Problem details:
Search the data for the word "bookkeeping" and copy out every line that has it.

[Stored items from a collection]
● ● ●

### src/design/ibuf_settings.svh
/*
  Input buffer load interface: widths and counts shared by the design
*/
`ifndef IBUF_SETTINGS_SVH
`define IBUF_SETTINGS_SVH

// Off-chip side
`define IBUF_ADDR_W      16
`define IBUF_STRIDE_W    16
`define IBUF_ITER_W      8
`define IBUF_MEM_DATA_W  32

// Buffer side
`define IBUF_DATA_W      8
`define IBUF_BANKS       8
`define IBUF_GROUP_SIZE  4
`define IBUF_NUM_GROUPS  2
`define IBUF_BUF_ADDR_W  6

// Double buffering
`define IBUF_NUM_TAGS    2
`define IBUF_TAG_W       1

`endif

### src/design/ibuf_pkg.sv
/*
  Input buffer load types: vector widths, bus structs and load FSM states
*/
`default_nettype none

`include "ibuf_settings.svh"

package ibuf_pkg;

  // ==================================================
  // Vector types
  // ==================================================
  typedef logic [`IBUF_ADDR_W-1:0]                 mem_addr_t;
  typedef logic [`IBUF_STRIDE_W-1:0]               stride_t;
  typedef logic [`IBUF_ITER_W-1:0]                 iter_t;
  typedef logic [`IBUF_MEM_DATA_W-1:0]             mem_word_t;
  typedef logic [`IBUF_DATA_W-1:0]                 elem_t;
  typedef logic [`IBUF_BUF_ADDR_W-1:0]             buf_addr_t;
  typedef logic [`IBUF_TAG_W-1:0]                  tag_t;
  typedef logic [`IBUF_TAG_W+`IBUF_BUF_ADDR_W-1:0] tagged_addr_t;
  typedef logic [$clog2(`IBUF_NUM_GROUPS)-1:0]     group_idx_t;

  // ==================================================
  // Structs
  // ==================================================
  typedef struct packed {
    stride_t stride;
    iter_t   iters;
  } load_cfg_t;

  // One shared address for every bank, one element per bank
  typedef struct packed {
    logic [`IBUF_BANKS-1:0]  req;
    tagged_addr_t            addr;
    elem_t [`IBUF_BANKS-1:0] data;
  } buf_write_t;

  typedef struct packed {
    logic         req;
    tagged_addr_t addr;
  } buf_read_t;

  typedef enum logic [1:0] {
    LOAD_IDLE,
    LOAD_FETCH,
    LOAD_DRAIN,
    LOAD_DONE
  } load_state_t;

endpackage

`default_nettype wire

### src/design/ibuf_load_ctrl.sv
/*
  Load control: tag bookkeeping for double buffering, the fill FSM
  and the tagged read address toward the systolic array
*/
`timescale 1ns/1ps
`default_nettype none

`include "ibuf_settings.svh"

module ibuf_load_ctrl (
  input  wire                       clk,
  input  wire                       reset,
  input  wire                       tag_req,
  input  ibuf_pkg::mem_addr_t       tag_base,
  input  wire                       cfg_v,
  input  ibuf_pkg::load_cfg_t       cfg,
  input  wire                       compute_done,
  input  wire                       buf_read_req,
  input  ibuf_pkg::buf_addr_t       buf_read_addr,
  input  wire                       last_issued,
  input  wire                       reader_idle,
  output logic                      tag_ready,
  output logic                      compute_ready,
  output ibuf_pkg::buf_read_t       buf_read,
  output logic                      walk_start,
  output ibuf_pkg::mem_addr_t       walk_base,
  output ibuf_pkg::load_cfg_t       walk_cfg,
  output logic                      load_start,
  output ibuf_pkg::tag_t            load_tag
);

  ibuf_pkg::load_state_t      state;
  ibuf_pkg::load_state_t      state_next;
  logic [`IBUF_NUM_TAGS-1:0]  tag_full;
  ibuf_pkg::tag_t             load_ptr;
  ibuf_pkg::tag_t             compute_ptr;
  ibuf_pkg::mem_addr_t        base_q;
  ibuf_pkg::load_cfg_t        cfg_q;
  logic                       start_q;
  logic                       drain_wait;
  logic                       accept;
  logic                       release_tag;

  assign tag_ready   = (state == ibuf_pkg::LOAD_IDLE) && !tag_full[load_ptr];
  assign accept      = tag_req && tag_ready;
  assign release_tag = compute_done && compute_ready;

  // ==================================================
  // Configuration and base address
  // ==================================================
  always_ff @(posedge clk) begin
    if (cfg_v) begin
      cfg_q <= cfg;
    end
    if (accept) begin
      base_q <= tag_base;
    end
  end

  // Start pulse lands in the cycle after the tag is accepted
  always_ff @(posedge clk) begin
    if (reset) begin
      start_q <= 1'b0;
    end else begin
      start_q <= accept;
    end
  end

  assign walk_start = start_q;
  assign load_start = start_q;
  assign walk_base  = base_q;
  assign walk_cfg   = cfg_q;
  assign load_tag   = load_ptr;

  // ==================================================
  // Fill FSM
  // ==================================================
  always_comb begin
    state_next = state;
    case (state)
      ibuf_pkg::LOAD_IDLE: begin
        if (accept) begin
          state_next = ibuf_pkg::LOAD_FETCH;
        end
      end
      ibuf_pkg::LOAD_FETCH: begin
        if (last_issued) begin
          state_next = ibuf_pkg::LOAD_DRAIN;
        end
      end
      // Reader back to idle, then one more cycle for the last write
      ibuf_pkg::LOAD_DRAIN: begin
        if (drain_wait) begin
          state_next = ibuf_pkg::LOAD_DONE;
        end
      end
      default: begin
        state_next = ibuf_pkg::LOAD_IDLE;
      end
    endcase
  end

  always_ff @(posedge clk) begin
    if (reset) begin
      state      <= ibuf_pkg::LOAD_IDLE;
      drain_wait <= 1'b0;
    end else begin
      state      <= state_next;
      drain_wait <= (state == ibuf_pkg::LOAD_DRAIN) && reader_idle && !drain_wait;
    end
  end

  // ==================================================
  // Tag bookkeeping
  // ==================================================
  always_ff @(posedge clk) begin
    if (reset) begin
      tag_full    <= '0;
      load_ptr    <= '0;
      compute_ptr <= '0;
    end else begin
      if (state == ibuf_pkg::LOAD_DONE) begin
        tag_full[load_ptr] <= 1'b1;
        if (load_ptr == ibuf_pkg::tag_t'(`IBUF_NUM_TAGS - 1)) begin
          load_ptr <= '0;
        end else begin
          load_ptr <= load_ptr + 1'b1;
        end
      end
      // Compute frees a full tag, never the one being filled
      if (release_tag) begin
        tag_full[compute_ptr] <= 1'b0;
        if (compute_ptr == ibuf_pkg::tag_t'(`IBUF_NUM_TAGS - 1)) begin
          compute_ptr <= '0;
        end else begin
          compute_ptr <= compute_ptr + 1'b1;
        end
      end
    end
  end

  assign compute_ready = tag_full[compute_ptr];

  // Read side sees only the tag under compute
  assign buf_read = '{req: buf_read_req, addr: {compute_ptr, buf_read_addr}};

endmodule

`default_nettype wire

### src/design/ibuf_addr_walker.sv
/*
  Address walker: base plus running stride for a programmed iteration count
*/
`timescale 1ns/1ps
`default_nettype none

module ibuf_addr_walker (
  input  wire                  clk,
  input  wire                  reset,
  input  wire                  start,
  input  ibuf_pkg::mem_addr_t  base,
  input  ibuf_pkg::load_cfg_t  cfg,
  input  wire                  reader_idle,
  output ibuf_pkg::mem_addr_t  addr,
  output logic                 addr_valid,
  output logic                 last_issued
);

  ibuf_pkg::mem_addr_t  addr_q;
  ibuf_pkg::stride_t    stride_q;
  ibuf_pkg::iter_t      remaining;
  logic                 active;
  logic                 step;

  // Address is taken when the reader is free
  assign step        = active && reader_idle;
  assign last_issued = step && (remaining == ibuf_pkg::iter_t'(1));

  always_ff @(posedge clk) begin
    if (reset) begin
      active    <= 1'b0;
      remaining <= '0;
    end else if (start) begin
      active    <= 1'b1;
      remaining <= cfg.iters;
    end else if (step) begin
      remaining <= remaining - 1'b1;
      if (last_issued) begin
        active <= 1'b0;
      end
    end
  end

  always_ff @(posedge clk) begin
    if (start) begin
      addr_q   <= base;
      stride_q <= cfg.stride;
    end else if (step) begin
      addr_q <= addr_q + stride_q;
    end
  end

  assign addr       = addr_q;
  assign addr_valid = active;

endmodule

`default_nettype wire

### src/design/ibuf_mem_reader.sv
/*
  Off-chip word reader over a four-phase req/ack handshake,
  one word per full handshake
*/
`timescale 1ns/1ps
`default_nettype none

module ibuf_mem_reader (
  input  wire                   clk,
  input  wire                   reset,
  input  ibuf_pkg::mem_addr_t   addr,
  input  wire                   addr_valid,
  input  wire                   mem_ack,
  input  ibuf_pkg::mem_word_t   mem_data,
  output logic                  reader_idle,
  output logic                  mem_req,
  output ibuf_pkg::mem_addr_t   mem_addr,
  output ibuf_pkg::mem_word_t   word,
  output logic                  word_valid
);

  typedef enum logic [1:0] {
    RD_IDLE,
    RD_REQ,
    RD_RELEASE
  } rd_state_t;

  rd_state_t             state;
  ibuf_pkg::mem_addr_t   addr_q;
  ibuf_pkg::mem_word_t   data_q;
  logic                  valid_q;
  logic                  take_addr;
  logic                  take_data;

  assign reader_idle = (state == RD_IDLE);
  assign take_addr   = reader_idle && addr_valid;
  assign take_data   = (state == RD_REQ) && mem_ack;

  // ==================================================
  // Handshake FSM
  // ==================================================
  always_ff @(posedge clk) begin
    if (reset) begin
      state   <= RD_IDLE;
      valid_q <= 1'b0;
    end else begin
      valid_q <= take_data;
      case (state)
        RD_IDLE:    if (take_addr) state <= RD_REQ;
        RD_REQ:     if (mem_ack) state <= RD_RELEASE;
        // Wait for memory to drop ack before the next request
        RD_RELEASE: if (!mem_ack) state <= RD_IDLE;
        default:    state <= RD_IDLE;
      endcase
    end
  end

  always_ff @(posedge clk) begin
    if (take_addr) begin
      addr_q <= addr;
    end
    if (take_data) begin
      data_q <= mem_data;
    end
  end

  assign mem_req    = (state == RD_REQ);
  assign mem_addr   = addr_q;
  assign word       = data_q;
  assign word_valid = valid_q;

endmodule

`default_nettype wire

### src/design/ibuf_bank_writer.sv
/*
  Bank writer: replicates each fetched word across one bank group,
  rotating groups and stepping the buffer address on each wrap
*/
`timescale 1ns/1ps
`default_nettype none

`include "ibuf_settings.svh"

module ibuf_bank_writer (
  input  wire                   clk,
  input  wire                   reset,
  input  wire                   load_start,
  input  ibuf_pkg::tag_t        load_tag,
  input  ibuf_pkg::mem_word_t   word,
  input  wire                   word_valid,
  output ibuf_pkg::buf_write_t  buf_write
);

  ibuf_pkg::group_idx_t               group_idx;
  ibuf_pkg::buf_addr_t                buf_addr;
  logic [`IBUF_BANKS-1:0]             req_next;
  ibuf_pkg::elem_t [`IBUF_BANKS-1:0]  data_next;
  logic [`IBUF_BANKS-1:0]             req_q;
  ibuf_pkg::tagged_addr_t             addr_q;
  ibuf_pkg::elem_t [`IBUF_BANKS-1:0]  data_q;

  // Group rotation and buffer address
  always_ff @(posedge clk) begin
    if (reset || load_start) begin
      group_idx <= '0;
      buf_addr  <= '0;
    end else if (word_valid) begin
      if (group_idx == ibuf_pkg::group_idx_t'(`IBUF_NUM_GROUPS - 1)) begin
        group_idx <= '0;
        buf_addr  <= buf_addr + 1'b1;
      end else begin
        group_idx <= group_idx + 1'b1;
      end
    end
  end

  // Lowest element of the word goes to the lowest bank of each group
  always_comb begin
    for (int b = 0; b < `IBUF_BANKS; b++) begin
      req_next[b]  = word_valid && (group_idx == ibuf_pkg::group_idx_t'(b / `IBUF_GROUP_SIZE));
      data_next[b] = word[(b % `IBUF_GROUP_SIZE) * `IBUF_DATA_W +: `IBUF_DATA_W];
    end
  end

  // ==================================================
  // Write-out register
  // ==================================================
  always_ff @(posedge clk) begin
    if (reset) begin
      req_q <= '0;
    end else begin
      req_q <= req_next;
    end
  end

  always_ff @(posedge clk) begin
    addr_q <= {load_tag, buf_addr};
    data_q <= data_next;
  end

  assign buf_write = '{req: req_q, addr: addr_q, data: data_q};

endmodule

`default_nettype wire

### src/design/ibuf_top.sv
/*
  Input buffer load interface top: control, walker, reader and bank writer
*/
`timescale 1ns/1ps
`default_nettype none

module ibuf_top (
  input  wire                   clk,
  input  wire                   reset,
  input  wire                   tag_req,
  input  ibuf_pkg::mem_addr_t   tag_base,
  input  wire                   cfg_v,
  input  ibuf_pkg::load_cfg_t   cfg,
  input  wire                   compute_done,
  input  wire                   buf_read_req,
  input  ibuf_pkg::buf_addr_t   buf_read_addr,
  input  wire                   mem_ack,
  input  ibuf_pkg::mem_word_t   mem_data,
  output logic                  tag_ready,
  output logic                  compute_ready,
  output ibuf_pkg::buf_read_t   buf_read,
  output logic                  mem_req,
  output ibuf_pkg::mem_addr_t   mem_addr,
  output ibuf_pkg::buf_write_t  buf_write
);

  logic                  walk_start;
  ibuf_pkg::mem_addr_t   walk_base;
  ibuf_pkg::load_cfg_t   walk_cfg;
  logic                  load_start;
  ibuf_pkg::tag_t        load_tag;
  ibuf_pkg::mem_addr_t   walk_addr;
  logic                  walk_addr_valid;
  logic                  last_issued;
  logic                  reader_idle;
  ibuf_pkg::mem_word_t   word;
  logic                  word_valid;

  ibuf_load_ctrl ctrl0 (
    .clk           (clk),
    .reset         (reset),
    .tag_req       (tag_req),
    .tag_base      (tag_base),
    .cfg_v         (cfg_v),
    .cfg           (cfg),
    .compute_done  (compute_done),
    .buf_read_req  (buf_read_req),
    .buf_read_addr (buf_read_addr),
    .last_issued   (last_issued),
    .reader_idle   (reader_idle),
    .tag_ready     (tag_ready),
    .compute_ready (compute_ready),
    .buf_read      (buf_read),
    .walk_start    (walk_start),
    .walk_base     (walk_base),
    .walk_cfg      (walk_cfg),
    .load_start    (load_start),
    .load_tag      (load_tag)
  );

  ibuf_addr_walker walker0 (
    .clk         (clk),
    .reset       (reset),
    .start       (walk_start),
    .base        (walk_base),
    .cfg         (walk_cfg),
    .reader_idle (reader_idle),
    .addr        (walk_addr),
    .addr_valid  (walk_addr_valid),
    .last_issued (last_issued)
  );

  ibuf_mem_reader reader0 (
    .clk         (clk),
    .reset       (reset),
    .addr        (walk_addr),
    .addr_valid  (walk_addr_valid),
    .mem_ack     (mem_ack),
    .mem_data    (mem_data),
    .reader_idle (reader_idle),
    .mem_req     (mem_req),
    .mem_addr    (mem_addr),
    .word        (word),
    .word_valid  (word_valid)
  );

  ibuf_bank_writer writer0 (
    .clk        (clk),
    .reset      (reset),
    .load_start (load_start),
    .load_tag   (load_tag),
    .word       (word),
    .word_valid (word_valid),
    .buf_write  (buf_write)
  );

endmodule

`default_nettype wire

● ● ●

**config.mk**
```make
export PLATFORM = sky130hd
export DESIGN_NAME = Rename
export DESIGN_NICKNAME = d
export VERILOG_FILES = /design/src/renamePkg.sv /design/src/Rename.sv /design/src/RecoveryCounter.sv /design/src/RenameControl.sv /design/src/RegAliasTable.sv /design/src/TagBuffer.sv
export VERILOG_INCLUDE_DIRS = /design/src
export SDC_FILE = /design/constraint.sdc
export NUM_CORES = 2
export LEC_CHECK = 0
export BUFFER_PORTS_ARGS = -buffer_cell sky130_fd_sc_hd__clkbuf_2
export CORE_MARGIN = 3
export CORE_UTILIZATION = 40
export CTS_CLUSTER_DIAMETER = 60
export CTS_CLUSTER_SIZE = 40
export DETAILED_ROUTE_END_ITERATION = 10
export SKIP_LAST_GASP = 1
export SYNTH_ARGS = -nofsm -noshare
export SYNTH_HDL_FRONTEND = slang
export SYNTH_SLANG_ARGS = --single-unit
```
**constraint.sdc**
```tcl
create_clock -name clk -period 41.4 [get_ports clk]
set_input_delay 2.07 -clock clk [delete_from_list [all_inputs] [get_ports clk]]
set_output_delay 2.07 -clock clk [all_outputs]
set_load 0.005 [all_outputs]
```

● ● ●

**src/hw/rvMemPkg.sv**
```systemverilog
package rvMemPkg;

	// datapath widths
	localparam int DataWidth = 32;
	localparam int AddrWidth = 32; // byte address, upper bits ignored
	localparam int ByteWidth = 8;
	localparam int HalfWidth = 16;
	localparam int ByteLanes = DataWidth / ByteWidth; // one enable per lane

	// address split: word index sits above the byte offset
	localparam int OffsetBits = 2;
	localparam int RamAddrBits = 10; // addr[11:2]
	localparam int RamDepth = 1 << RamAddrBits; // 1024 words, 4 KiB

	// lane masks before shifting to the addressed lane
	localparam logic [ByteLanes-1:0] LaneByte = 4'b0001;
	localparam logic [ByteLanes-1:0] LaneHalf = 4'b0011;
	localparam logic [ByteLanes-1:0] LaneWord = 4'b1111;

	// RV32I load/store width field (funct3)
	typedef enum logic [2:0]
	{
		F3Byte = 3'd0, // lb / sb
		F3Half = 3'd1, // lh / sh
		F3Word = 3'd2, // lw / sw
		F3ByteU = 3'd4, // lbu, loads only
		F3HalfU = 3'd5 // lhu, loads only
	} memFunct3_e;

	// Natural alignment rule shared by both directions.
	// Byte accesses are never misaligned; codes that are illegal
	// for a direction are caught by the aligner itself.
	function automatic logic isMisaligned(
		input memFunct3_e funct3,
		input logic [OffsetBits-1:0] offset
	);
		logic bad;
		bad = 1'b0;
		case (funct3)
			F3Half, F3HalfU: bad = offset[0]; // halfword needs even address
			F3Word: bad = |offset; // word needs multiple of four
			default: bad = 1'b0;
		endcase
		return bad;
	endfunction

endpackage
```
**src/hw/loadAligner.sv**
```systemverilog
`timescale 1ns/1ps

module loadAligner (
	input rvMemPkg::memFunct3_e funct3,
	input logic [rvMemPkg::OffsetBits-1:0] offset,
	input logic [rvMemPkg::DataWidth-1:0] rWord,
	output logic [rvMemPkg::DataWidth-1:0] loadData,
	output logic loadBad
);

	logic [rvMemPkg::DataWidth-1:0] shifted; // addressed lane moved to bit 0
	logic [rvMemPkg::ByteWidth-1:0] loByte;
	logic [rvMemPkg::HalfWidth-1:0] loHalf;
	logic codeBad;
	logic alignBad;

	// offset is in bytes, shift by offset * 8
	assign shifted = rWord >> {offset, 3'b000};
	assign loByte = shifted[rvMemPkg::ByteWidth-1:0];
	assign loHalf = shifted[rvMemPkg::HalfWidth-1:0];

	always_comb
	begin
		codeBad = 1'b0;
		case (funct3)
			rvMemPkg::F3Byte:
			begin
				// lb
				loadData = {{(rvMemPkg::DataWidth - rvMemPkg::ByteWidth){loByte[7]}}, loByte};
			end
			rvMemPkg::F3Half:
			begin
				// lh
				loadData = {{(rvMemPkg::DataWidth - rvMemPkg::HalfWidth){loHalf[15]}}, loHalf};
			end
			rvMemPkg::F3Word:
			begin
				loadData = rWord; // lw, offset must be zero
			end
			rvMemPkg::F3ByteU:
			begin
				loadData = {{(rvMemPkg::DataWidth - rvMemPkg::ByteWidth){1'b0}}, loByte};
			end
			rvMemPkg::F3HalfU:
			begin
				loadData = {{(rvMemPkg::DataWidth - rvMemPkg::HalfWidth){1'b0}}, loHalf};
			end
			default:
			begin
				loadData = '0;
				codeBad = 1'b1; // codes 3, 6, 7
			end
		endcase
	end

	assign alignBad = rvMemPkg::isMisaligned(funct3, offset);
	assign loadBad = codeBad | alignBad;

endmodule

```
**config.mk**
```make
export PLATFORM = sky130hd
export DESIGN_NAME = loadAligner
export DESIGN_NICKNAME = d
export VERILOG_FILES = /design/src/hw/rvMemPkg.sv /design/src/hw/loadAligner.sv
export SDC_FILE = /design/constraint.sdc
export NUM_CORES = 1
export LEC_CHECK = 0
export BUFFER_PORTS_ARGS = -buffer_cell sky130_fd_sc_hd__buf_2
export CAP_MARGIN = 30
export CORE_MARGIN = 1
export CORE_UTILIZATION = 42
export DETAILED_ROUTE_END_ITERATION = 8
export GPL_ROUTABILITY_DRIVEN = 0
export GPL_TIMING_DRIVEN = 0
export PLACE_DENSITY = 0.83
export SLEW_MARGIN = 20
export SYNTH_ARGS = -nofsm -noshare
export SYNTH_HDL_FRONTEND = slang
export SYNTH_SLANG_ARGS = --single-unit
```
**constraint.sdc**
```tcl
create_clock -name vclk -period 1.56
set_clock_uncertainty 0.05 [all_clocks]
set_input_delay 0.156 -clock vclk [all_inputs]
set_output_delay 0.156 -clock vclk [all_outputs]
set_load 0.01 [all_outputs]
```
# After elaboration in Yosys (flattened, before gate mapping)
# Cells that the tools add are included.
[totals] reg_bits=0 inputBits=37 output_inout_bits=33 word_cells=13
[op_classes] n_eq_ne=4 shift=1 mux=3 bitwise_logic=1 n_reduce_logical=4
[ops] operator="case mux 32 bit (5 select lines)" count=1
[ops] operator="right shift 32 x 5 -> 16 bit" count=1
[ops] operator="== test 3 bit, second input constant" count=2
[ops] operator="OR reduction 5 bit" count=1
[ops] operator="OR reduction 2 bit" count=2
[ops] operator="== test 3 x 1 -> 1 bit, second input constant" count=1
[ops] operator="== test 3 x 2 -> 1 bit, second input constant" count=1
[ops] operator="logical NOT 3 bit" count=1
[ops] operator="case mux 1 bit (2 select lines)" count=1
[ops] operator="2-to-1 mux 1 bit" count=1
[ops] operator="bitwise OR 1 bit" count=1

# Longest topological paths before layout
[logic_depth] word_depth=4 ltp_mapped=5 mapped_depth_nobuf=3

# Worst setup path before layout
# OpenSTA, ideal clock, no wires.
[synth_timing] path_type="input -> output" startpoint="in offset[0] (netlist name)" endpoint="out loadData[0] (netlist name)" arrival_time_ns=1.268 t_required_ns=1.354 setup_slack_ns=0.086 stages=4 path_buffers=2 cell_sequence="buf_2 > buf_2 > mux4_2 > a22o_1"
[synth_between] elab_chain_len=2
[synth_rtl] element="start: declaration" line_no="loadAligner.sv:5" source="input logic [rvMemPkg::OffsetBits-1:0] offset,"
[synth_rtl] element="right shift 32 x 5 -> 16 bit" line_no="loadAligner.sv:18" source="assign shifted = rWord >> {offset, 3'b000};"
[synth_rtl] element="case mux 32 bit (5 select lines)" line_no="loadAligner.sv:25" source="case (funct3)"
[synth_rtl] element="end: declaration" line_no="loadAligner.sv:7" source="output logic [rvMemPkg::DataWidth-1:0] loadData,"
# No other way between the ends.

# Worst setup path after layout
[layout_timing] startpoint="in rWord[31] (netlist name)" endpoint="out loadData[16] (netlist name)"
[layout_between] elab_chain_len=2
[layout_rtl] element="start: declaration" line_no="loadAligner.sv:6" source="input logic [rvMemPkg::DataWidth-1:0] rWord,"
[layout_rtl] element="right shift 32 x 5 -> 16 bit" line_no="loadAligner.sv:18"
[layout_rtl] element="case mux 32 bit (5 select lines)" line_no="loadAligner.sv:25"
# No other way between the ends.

● ● ●

Answer:
  Load control: tag bookkeeping for double buffering, the fill FSM
  // Tag bookkeeping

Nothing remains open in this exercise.